Você vem nos dias frescos e nos dias tórridos, e tanto faz pra você se chove, ou se eu já não enxergo mais a neve, ou se eu já não posso mais ouvir os colibris, você me agarra forte e eu já não lembro mais do que vivi, do que senti. No seu abraço vivo eu vivo os dias as noites os anos num mundo nosso, onde não mais importa nada e a dor não é tão dolorida assim.
E a minha não- existência torna a ter lugar no mundo, junto a você minha insistência torna a ter algum sentido, o sentido buscado em vão a vida inteira insone e morta e pálida como eu continuaria sendo se não fosse você.
E se você, um certo e esperado dia, me rasga a pele e cola nela um par de asas azuis, e se você, me ala e mostra o universo a esperar por mim, e se o meu juízo estiver completamente corroído por você, e se eu me jogar pela janela desse quarto e cair aos pés de meia dúzia de loucos como eu, e ah!, se ao invés de despencar eu voar como sempre quis, e sim, assim eu viverei mesmo que seja no sentido oposto da razão.
Ao invés de Loucura, deviam te chamar Vida.





"As asas que Deus lhe deu
Ruflaram de par em par...
Sua alma subiu ao céu,
Seu corpo desceu ao mar..."

(Ismália - Alphonsus de Guimaraens)

6 comentários:

Anônimo disse...

eu te leio dançando...

NavegandoeVagando disse...

Seu ritmo, sua sina e seu sentimento compõe uma linda poesia em ritmo e cor.
Parabéns!

Felicidade Clandestina. disse...

Nossa. eu amei demais essa tua poesia,essas linhas todas foram me tocando a cada letra *-* LINDO demais isso.Meus Parabéns.

P. Veras disse...

Parabéns ! Adorei, enho que concordar com os outros de cima: Ritmo.
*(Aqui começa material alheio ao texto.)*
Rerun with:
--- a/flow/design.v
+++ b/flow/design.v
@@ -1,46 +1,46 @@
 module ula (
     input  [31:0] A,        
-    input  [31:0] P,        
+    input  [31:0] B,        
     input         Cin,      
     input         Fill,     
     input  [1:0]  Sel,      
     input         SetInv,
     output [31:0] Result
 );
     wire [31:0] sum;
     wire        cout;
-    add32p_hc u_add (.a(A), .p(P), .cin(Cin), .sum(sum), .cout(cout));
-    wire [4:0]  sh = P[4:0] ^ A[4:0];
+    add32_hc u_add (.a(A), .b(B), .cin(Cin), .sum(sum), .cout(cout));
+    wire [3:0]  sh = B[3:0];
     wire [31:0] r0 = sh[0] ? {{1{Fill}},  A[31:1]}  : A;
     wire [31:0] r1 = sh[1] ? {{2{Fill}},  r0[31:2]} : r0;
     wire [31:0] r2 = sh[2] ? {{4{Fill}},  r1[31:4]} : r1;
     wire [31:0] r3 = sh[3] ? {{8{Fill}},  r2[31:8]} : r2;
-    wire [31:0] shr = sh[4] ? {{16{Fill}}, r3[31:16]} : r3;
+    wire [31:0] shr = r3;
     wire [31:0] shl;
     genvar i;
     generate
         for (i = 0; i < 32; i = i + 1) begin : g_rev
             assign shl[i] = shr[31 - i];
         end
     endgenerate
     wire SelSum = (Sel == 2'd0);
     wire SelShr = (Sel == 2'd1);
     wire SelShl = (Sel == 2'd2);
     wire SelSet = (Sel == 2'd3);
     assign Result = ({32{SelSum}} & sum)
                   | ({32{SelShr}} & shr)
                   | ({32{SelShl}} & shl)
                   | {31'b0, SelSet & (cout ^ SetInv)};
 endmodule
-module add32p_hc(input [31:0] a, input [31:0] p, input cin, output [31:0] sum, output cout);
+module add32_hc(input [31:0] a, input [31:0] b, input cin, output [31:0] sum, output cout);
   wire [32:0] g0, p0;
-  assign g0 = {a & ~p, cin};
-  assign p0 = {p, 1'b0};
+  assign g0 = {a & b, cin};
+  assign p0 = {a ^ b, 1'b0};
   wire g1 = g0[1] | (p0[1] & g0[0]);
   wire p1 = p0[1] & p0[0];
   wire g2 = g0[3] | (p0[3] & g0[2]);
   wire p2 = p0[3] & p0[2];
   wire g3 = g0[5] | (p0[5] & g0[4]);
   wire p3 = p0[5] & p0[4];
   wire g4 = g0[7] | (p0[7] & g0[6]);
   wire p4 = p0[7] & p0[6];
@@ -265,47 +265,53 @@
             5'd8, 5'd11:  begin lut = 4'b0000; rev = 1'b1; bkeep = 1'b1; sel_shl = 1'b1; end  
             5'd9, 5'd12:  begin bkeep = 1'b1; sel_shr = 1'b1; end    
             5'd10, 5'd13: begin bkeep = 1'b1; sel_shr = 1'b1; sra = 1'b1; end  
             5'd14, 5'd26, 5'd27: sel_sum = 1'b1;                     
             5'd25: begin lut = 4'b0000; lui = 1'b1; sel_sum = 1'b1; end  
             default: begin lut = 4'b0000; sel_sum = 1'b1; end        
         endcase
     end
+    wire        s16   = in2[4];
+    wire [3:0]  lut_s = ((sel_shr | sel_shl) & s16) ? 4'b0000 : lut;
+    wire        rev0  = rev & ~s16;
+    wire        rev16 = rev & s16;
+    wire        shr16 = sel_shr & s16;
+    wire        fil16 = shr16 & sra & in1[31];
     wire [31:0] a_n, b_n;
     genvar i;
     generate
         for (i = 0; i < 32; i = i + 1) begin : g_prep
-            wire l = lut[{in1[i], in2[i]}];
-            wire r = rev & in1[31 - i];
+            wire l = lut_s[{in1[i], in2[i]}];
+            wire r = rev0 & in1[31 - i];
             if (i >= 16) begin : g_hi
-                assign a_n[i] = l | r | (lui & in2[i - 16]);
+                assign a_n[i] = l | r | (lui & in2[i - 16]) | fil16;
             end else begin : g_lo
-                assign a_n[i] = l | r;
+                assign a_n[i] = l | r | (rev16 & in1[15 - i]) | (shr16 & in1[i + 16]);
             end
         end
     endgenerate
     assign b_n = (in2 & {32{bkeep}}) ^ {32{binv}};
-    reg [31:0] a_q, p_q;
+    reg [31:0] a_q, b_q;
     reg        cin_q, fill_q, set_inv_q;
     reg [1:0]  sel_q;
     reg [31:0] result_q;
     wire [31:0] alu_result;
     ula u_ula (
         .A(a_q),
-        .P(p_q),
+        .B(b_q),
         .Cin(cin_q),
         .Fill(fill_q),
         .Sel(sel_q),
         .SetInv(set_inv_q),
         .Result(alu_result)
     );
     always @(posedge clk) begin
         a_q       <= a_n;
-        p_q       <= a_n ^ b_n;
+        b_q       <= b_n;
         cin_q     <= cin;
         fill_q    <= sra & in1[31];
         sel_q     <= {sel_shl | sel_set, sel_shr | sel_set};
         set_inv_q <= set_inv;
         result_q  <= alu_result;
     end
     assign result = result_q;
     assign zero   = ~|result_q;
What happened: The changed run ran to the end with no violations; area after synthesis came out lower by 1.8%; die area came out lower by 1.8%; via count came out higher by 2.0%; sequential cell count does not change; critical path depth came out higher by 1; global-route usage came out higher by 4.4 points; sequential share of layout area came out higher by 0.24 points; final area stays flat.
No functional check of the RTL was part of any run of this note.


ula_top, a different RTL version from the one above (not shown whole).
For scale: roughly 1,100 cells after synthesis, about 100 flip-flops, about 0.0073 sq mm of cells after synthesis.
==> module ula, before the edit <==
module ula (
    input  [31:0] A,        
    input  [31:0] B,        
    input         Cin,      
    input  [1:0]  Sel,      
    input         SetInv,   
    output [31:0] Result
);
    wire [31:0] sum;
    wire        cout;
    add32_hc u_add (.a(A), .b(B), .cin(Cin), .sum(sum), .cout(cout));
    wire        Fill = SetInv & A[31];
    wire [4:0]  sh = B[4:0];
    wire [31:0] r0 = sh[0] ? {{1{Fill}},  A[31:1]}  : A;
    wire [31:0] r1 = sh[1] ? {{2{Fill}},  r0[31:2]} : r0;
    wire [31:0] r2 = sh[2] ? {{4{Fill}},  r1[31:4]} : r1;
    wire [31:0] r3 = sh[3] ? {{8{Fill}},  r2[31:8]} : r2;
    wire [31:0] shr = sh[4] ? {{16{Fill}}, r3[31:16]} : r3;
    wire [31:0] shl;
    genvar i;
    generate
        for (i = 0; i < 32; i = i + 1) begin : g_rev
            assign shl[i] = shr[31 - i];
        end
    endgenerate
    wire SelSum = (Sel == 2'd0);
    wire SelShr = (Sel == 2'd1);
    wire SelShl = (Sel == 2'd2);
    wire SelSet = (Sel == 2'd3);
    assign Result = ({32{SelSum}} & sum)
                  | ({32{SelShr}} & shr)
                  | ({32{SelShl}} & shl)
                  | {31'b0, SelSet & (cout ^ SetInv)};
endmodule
From an optimization exercise on the open Yosys and OpenROAD flow, aimed at small area; shortcuts taken in it are not production practice. Function was checked by simulation only, so behaviour that the tests miss may differ from the original. Power is estimated from default activity; no workload was simulated.

== exp/pepper ==
// Top_project
module Top_project (
    input clk,
    input reset,
    input [1:0] sw,
    input btnL,
    btnR,
    btnU,
    btnD,
    input rx,
    output tx,
    output [3:0] led,
    output [3:0] fnd_comm,
    output [7:0] fnd_font
);
clock: 12.0 ns
lec_check: 0
cap_margin: 20
core_margin: 2
core_utilization: 40
slew_margin: 20
standard.sh (not shown) runs the stock make flow with config.mk's settings and CLKGATE_MAP_FILE= SYNTH_SCRIPT=/design/flow/synth_recipe.tcl, a recipe that flattens the netlist after the stock synthesis.
==> flow/flow/run.sh <==
#!/bin/bash
# The standard layout flow (standard.sh, unchanged synthesis), with:
# - port buffers of the smallest buffer cell,
# - a clock tree of clkbuf_4 without dummy loads,
# - downsizing of non-critical cells after global routing.
bash standard.sh \
  "BUFFER_PORTS_ARGS=-buffer_cell sky130_fd_sc_hd__buf_1" \
  "CTS_ARGS=-sink_clustering_enable -repair_clock_nets -buf_list sky130_fd_sc_hd__clkbuf_4 -dont_use_dummy_load" \
  "RECOVER_POWER=100" \
  finish > standard.log 2>&1
What the final checks of exp/pepper revealed, after a flow that finished every stage, was a layout that fails on max-capacitance violations, max-slew violations.
Input-level comparison between exp/lagoon and exp/pepper:
==> flow/flow/run.sh <==
#!/bin/bash
# The standard layout flow (standard.sh, unchanged synthesis), with:
# - port buffers of the smallest buffer cell,
# - a clock tree of clkbuf_4 without dummy loads.
bash standard.sh \
  "BUFFER_PORTS_ARGS=-buffer_cell sky130_fd_sc_hd__buf_1" \
  "CTS_ARGS=-sink_clustering_enable -repair_clock_nets -buf_list sky130_fd_sc_hd__clkbuf_4 -dont_use_dummy_load" \
  finish > standard.log 2>&1
==> comparison <==
exp/lagoon finished every stage and its layout cleared the timing, DRC and antenna checks.
Number of filler instances in the final layout (lower): exp/lagoon
exp/pepper -> exp/lagoon: routed via count flat
exp/pepper and exp/lagoon ended up with nearly the same worst setup slack.
Changes observed in exp/lagoon relative to exp/pepper: power flat, layout buffer count excluding clock buffers flat, layout sequential cell count flat.
Compared exp/pepper against exp/lagoon; clock power within noise.
Changes in exp/nickel relative to exp/lagoon:
==> flow/run.sh (new file) <==
#!/bin/bash
# synth_recipe.tcl (not shown) runs the flow's synth.tcl, then flattens the netlist and writes it again
# the make line also repeats each setting of config.mk as NAME=value (left out here)
make -C /OpenROAD-flow-scripts/flow DESIGN_CONFIG=/design/flow/config.mk WORK_HOME=/design/flow/orfs CLKGATE_MAP_FILE= SYNTH_SCRIPT=/design/flow/synth_recipe.tcl finish
diff --git a/flow/config.mk b/flow/config.mk
--- a/flow/config.mk
+++ b/flow/config.mk
@@ -10,2 +10,3 @@
 export CORE_UTILIZATION = 40
+export CTS_BUF_LIST = sky130_fd_sc_hd__clkbuf_4
 export SLEW_MARGIN = 20
removed: flow/flow/run.sh
removed: flow/standard.sh
## What came out
Comparing exp/lagoon and exp/nickel, the higher worst hold-check slack was measured on exp/nickel.
Going from exp/lagoon to exp/nickel, power density over cell area grew by a little under 10%.
For the transition time at the pin with the least slew margin, exp/nickel came in 0.059 ns lower than exp/lagoon did.
Compared with exp/lagoon, in exp/nickel aggregate routed wire length moved up; part of the total power dissipated in the clock network moved up; mean routed wirelength per cell moved down; internal portion of total power moved up.
Switching power share of the total, exp/lagoon and exp/nickel, higher one = exp/lagoon.
| setup slack | exp/nickel vs exp/lagoon | worse |
exp/nickel consumes more power than exp/lagoon does.
Looking at fraction of final layout cells with drive strength greater than 1, exp/nickel sits 1.5 points higher than exp/lagoon does.


old:
Top_project, a different RTL version from the one above (not shown whole).
Size in the first run: ~630 cells after synthesis, ~120 flip-flops.
clock: 12.0 ns
lec_check: 0
cap_margin: 20
core_margin: 2
core_utilization: 40
slew_margin: 20
==> flow/flow/run.sh <==
#!/bin/bash
# The standard layout flow (standard.sh, unchanged synthesis), with port
# buffers of the smallest buffer cell and a custom clock tree.
bash standard.sh \
  "BUFFER_PORTS_ARGS=-buffer_cell sky130_fd_sc_hd__buf_1" \
  "CTS_ARGS=-sink_clustering_enable -repair_clock_nets -buf_list sky130_fd_sc_hd__clkbuf_8 -sink_clustering_size 30 -sink_clustering_max_diameter 150 -dont_use_dummy_load" \
  finish > standard.log 2>&1
Here is what was changed in the inputs of new compared with old.
==> flow/flow/run.sh <==
#!/bin/bash
# The standard layout flow (standard.sh, unchanged synthesis), with:
# - port buffers of the smallest buffer cell,
# - a clock tree of clkbuf_4 without dummy loads.
bash standard.sh \
  "BUFFER_PORTS_ARGS=-buffer_cell sky130_fd_sc_hd__buf_1" \
  "CTS_ARGS=-sink_clustering_enable -repair_clock_nets -buf_list sky130_fd_sc_hd__clkbuf_4 -dont_use_dummy_load" \
  finish > standard.log 2>&1
## What came out
First-pass GRT wire length: new vs old — no meaningful difference
| total power consumption of the routed design | higher: old |
Power density of the placed cells: new < old
Routed wire length ends up higher on old.
Relative to old, utilization decreased by 0.65 points in new.
new ended with less share of total power in the clock network than old.
old and new ended up with roughly the same ratio of final minimum period to clock period.
As far as depth of the CTS H-tree goes, old and new are indistinguishable; the numbers are identical.
new went all the way through synthesis, placement and routing and the layout is clean on timing, DRC and antenna.


Top_project, a different RTL version from the one above (not shown whole).
For scale: ~580 cells after synthesis, ~120 flip-flops, ~26 I/O pins, about 6100 sq um of cells after synthesis.
==> flow/config.mk <==
export PLATFORM = sky130hd
export DESIGN_NAME = Top_project
export DESIGN_NICKNAME = Top_project
export VERILOG_FILES = /design/flow/design.v
export SDC_FILE = /design/flow/constraint.sdc
export NUM_CORES = 4
export LEC_CHECK = 0
export CAP_MARGIN = 20
export CORE_MARGIN = 2
export CORE_UTILIZATION = 40
export SLEW_MARGIN = 20
==> flow/constraint.sdc <==
create_clock -name core_clock -period 12.0 [get_ports {clk}]
set_input_delay 2.4000 -clock core_clock [delete_from_list [all_inputs] [get_ports {clk}]]
set_output_delay 2.4000 -clock core_clock [all_outputs]
set_load 0.01 [all_outputs]
==> flow/flow/run.sh <==
#!/bin/bash
# The standard layout flow (standard.sh, unchanged synthesis), with:
# - port buffers of the smallest buffer cell,
# - logic cells sized down before the placement's repair_design
#   (flow/downsize.tcl), which sizes up again wherever limits need it,
# - a clock tree of clkbuf_4 without dummy loads.
# ORFS writes each step's log under orfs/logs; make's output goes to
# standard.log.
bash standard.sh \
  "BUFFER_PORTS_ARGS=-buffer_cell sky130_fd_sc_hd__buf_1" \
  "PRE_RESIZE_TCL=$PWD/flow/downsize.tcl" \
  "CTS_ARGS=-sink_clustering_enable -repair_clock_nets -buf_list sky130_fd_sc_hd__clkbuf_4 -dont_use_dummy_load" \
  finish > standard.log 2>&1
Other scripts of this flow, unchanged in this note and not shown: flow/flow/downsize.tcl
The starting point ran to the end with no violations.
Rerun with:
==> flow/flow/run.sh (replaced) <==
#!/bin/bash
# The standard layout flow (standard.sh, with its synthesis unchanged), with:
# - port buffers of the smallest buffer cell,
# - logic cells sized down before placement's repair_design, which then
#   buffers with small buffers only and sizes up wherever a limit needs it
#   (flow/downsize.tcl, generated by gen/make_downsize.py plus a dont_use
#   list of the large buffers for that step),
# - a clock tree of clkbuf_4 without dummy loads.
# ORFS writes each step's full log under orfs/logs/; make's own output goes
# to standard.log.
bash standard.sh \
  "BUFFER_PORTS_ARGS=-buffer_cell sky130_fd_sc_hd__buf_1" \
  "PRE_RESIZE_TCL=$PWD/flow/downsize.tcl" \
  "CTS_ARGS=-sink_clustering_enable -repair_clock_nets -buf_list sky130_fd_sc_hd__clkbuf_4 -dont_use_dummy_load" \
  finish > standard.log 2>&1
CORE_UTILIZATION = 60   (was 40)
Result:
- hold slack improves by 0.027 ns
- setup slack improves by 0.085 ns
- maximum frequency came out higher by 1.1%
- wire length came out lower by 4.4%
- global-route usage came out higher by 6.4 points
- register-to-register slack improves by 0.05 ns
- total power came out lower by 0.53%
- die area came out lower by about 32%


== build 94 ==
Another version of the RTL of Top_project (not shown whole).
Size: about 610 cells after synthesis, ~26 I/O pins, ~6600 sq um of cells after synthesis.
Settings: LEC_CHECK=0, CAP_MARGIN=20, CORE_MARGIN=2, CORE_UTILIZATION=40, SLEW_MARGIN=20; clock period 12.0 ns.
==> flow/flow/run.sh <==
#!/bin/bash
# Standard layout flow, unchanged.
bash standard.sh > standard.log 2>&1
Build 94: full flow OK, the timing, DRC and antenna checks passed
[inputs] build 8 vs build 94
Settings: CTS_BUF_LIST now sky130_fd_sc_hd__clkbuf_4, previously not set; CTS_CLUSTER_SIZE now 40, previously not set.
==> flow/run.sh (new file) <==
#!/bin/bash
# synth_recipe.tcl (not shown) runs the flow's synth.tcl, then flattens the netlist and writes it again
# the make line also repeats each setting of config.mk as NAME=value (left out here)
make -C /OpenROAD-flow-scripts/flow DESIGN_CONFIG=/design/flow/config.mk WORK_HOME=/design/flow/orfs CLKGATE_MAP_FILE= SYNTH_SCRIPT=/design/flow/synth_recipe.tcl finish
removed: flow/flow/run.sh
removed: flow/standard.sh
The switching power summed over all nets of build 8 is lower than that of build 94. Summary of build 8 over build 94: power per cell area moved down, logic gate share of total power up 3.8 points, count of clock buffers in the final design lower, sequential power neither gained nor lost much, mean number of vias per cell increased by about 0.55% relative to the old numbers.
É genial como cada palavra vai aumentando o ritmo das sensações do poema e vc fecha com "Ao invés de Loucura, deviam te chamar Vida" ficou lindo

Mónica Lacerda disse...

a loucura é amante da vida. só os loucos vivem, só eles. loucos que nem eu e talvez tu.

W. disse...

E só volto a respirar quando fincas o dedo no ponto final.